Report: Consumption of Fast Food in U.S. Dropping

Dorian Martin Health Guide February 22, 2013
  • So let’s be honest! What percentage of the calories that you ate today came from fast food? Did you start off your day with a bagel and a latte from a coffee shop? Did you find you didn’t have a lot of time after running errands at lunch so you zipped through the drive-through lane and ordered a burger, fries (and a diet drink, of course)?


    Here’s the bad news. A new analysis by the Centers for Disease Control and Prevention found that people in the United States got approximately 10 percent of their calories from fast food from 2007-2010. But there is a silver lining (now that I’ve got your attention). We’re actually consuming a lower percentage of fast foods than we did from 2003-2006, when fast food represented 13 percent of the calories we consumed daily.

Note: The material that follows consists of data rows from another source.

$ cat src/hdl/arpc_pkg.sv
// Package for the ARP cache with request retry.
// Holds table sizes, field widths, codes and the structs shared between the modules.
// No dependencies.
package arpc_pkg;

	// Table sizes.
	localparam int ENTRY_DEPTH   = 16;
	localparam int REQ_DEPTH     = 8;
	localparam int PENDING_DEPTH = 4;

	// Index and count widths derived from the sizes.
	localparam int EIDX_W = (ENTRY_DEPTH > 1) ? $clog2(ENTRY_DEPTH) : 1;
	localparam int ECNT_W = $clog2(ENTRY_DEPTH + 1);
	localparam int RIDX_W = (REQ_DEPTH > 1) ? $clog2(REQ_DEPTH) : 1;
	localparam int RCNT_W = $clog2(REQ_DEPTH + 1);
	localparam int PIDX_W = (PENDING_DEPTH > 1) ? $clog2(PENDING_DEPTH) : 1;
	localparam int PCNT_W = $clog2(PENDING_DEPTH + 1);

	// Configuration register indexes.
	localparam int CFG_IDX_W = 1;
	localparam logic [CFG_IDX_W-1:0] CFG_TIMEOUT   = 1'd0;
	localparam logic [CFG_IDX_W-1:0] CFG_MAX_SENDS = 1'd1;
	localparam logic [15:0] TIMEOUT_RESET   = 16'd30;
	localparam logic [2:0]  MAX_SENDS_RESET = 3'd5;

	// Operation codes of a request.
	localparam logic [2:0] OP_LOOKUP = 3'd0;
	localparam logic [2:0] OP_INSERT = 3'd1;
	localparam logic [2:0] OP_QUEUE  = 3'd2;
	localparam logic [2:0] OP_REMOVE = 3'd3;
	localparam logic [2:0] OP_TICK   = 3'd4;
	localparam logic [2:0] OP_CLEAR  = 3'd5;

	// Result kinds.
	typedef enum logic [3:0] {
		K_HIT      = 4'd0,
		K_MISS     = 4'd1,
		K_INSERTED = 4'd2,
		K_QUEUED   = 4'd3,
		K_REMOVED  = 4'd4,
		K_SEND     = 4'd5,
		K_UNREACH  = 4'd6,
		K_TICK     = 4'd7,
		K_CLEARED  = 4'd8,
		K_FULL     = 4'd9
	} kind_t;

	// Source of the result payload.
	typedef enum logic [2:0] {
		SRC_IN,
		SRC_HIT,
		SRC_REQ,
		SRC_PKT,
		SRC_ZERO
	} src_t;

	typedef struct packed {
		logic [2:0]  op;
		logic [31:0] ip_addr;
		logic [47:0] mac_addr;
		logic [15:0] packet_tag;
		logic [3:0]  iface_index;
	} in_item_t;

	typedef struct packed {
		kind_t       kind;
		logic [31:0] out_ip;
		logic [47:0] out_mac;
		logic [15:0] out_tag;
		logic [3:0]  out_iface;
		logic        pending_found;
		logic        last;
	} out_item_t;

	// Commands from the controller to the datapath.
	typedef struct packed {
		logic  cap;
		logic  cmp;
		logic  ins;
		logic  age_all;
		logic  drop_head;
		logic  clr;
		logic  q_add;
		logic  req_bump;
		logic  req_drop;
		logic  drop_walk;
		logic  w_clr;
		logic  w_inc;
		logic  p_clr;
		logic  p_inc;
		logic  emit;
		kind_t kind;
		src_t  src;
		logic  last;
		logic  pend;
	} cmd_t;

	// Status from the datapath to the controller.
	typedef struct packed {
		logic [2:0] op;
		logic       ent_hit;
		logic       ent_full;
		logic       req_hit;
		logic       q_full;
		logic       head_exp;
		logic       walk_end;
		logic       walk_retire;
		logic       note_end;
	} sts_t;

endpackage
==> src/hdl/acst_mul_bank.sv <==
// ----------------------------------------------------------------------------
// acst_mul_bank
// Four registered multipliers, each keeping the low word of its product.
// ----------------------------------------------------------------------------
module acst_mul_bank
    import acst_pkg::*;
(
    input  logic  aclk,
    input  logic  en,
    input  word_t op_a [MUL_LANES],
    input  word_t op_b [MUL_LANES],
    output word_t prod [MUL_LANES]
);

    word_t prod_reg [MUL_LANES];

    for (genvar i = 0; i < MUL_LANES; i++) begin : g_lane
        logic [2*WIDTH-1:0] full;

        assign full = {{WIDTH{1'b0}}, op_a[i]} * {{WIDTH{1'b0}}, op_b[i]};

        // products hold while disabled so later states can still use them
        always_ff @(posedge aclk) begin
            if (en) begin
                prod_reg[i] <= full[WIDTH-1:0];
            end
        end

        assign prod[i] = prod_reg[i];
    end

endmodule
### config.mk
export PLATFORM = sky130hd
export DESIGN_NAME = event_log_ring_with_drop_count_core
export DESIGN_NICKNAME = d
export VERILOG_FILES = /design/src/elrdc_pkg.sv /design/src/elrdc_ram.sv /design/src/elrdc_front.sv /design/src/elrdc_back.sv /design/src/event_log_ring_with_drop_count_core.sv
export SDC_FILE = /design/constraint.sdc
export NUM_CORES = 2
export LEC_CHECK = 0
export ABC_CLOCK_PERIOD_IN_PS = 16300
export BUFFER_PORTS_ARGS = -buffer_cell sky130_fd_sc_hd__buf_2
export CORE_MARGIN = 1.5
export CORE_UTILIZATION = 45
export CTS_BUF_LIST = sky130_fd_sc_hd__clkbuf_16
export DETAILED_ROUTE_END_ITERATION = 12
export PLACE_DENSITY_LB_ADDON = 0.08
export SKIP_CTS_REPAIR_TIMING = 1
export SLEW_MARGIN = 0
export SYNTH_ARGS = -nofsm -noshare
export SYNTH_HDL_FRONTEND = slang
export SYNTH_HIERARCHICAL = 1
export SYNTH_SLANG_ARGS = --single-unit
### constraint.sdc
create_clock -name clock -period 16.3 [get_ports clock]
set_input_delay 0.815 -clock clock [delete_from_list [all_inputs] [get_ports clock]]
set_output_delay 0.815 -clock clock [all_outputs]
set_load 0.02 [all_outputs]
### src/elrdc_pkg.sv
// types, constants and helpers shared by the event log ring
`timescale 1ns / 1ps
package elrdc_pkg;

   localparam int RING_DEPTH  = 32;
   localparam int IDX_W       = $clog2(RING_DEPTH);
   localparam int CNT_W       = $clog2(RING_DEPTH + 1);
   localparam int SUM_W       = IDX_W + 1;
   localparam int QUEUE_DEPTH = 2;
   localparam int QPTR_W      = (QUEUE_DEPTH > 1) ? $clog2(QUEUE_DEPTH) : 1;
   localparam int QCNT_W      = $clog2(QUEUE_DEPTH + 1);
   localparam int CSR_W       = 32;
   localparam int CSR_IDX_W   = 2;

   localparam logic [4:0] DROP_EVENT = 5'd9;
   localparam logic [7:0] DROP_MAX   = 8'hFF;

   localparam logic [1:0] KIND_RECORD = 2'd0;
   localparam logic [1:0] KIND_TICK   = 2'd1;
   localparam logic [1:0] KIND_DRAIN  = 2'd2;
   localparam logic [1:0] KIND_DONE   = 2'd3;

   localparam logic [5:0]  RST_WATERMARK = 6'd16;
   localparam logic [31:0] RST_AGE_MS    = 32'd60000;
   localparam logic [31:0] RST_RETRY_MS  = 32'd30000;
   localparam logic [31:0] RST_POLL_MS   = 32'd500;

   typedef enum logic [CSR_IDX_W-1:0] {
      CSR_WATERMARK = 2'd0,
      CSR_AGE       = 2'd1,
      CSR_RETRY     = 2'd2,
      CSR_POLL      = 2'd3
   } csr_idx_type;

   typedef enum logic [1:0] {
      OP_RECORD = 2'd0,
      OP_TICK   = 2'd1,
      OP_DRAIN  = 2'd2,
      OP_DONE   = 2'd3
   } op_type;

   typedef enum logic [1:0] {
      ST_IDLE  = 2'd0,
      ST_STAMP = 2'd1,
      ST_ROW   = 2'd2
   } state_type;

   typedef struct packed {
      logic [1:0]  kind;
      logic [4:0]  event_code;
      logic [7:0]  aux_byte;
      logic [31:0] detail_word;
      logic [31:0] now_ms;
      logic [15:0] millivolts;
      logic [6:0]  percent;
      logic        charging;
      logic        ok;
   } req_type;

   typedef struct packed {
      logic        is_row;
      logic        flush_due;
      logic [4:0]  row_event;
      logic [7:0]  row_aux;
      logic [31:0] row_detail;
      logic [31:0] row_ms;
      logic [15:0] row_millivolts;
      logic [6:0]  row_percent;
      logic        row_charging;
      logic        last;
   } rsp_type;

   typedef struct packed {
      logic [5:0]  fill_mark;
      logic [31:0] age_limit;
      logic [31:0] retry_hold;
      logic [31:0] poll_period;
   } cfg_type;

   typedef struct packed {
      op_type  op;
      req_type req;
   } item_type;

   typedef struct packed {
      logic [31:0] ms;
      logic [31:0] detail;
   } entry_td_type;

   typedef struct packed {
      logic [4:0]  event_code;
      logic [7:0]  aux;
      logic [15:0] millivolts;
      logic [6:0]  percent;
      logic        charging;
   } entry_info_type;

   typedef struct packed {
      logic [CNT_W-1:0] ring_count;
      logic             idle;
   } status_type;

   function automatic logic [IDX_W-1:0] inc_idx(input logic [IDX_W-1:0] idx);
      logic [IDX_W-1:0] res;
      if (idx == IDX_W'(RING_DEPTH - 1)) begin
         res = '0;
      end else begin
         res = idx + 1'b1;
      end
      return res;
   endfunction

endpackage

    Using data from the National Health and Nutrition Examination Survey, CDC researchers had some interesting findings. These included:

    • Adults in the United States consumed, on average, slightly more than 11 percent of their total daily calories from fast food from 2007-2010. Interestingly, this percentage marked a decrease from 12.8 percent for 2003-2004.
    • Not surprisingly, the researchers found that the consumption of calories that came from fast food decreased as people aged. Adults who were 60 and older consumed the lowest percentage of their daily calories from fast foods (6 percent). In comparison, adults between the ages of 20-39 got 15.3 percent of their daily calories from fast foods.
    • Men and women ate approximately the same percentage of fast food. Overall, men consumed 11.8 percent of their daily calories while women ate 10.9 percent. However, those percentages changed tremendously over time. Men between the ages of 20-39 consumed 15.5 percent of their calories from fast food, whereas men over 60 only ate 6.6 percent of their daily calories from this source. And women who were between the ages of 20-39 got 15.1 percent of their daily calories from fast food, as compared to women 60 and older who consumed 5.5 percent of their total calories from fast food sources.
    • Black adults in the United States consumed the highest percentage of calories from fast foods at 14.8 percent of the total caloric intake. The largest amount of fast food was consumed by black adults who were between the ages of 20-39. This group got 21.1 percent of their daily caloric intake from fast food. In comparison, white adults in this age group got 14.6 of their daily calories from this food source while Hispanics in this age group consumed 14.5 of their daily calories in this way. The percentage, however, dropped off significantly with the older generations. Black adults who were 60 and above consumed 6.6 percent of their daily calories from fast food; Hispanic adults and white adults had similar percentages (6.3 percent and 6.1 percent, respectively).
    • Overall, the researchers didn’t see any difference when they analyzed the total study participants by income. However, they did see differences in the 20-39 age group. The report found that “the percentage of calories from fast food significantly decreased with increasing income level.”
    • The researchers also found that obese adults consumed the highest percentage of their calories from fast food. For instance, obese adults who were between the ages of 20-39 got 18 percent of their calories from fast food, as compared to overweight people in this age group (14.7 percent) and people who were underweight/normal weight (13.5 percent). The older groups ate less junk food but the percentage differences between the three groups pretty much held. For example, obese people who were 60 and older got 7.7 percent of their calories from fast food whereas overweight people in this age group consumed 5.8 percent of their caloric intake from this source. In comparison, people who were 60 and older who were underweight or of a normal weight got 3.8 percent of their calories from fast food sources.

    I take this CDC report as good news. Yes, we all need to lower the percentage of calories we get from fast food even more, but we have made progress. Still, I'd encourage you to use this information as a prompt to drive past the drive-thru more often and take your own meals to work.


  • Primary Source for this Sharepost:


    Fryar, C.D. & Ervin, R. B. (2013). Caloric intake from fast food among adults: United States, 2007-2010. Centers for Disease Control and Prevention.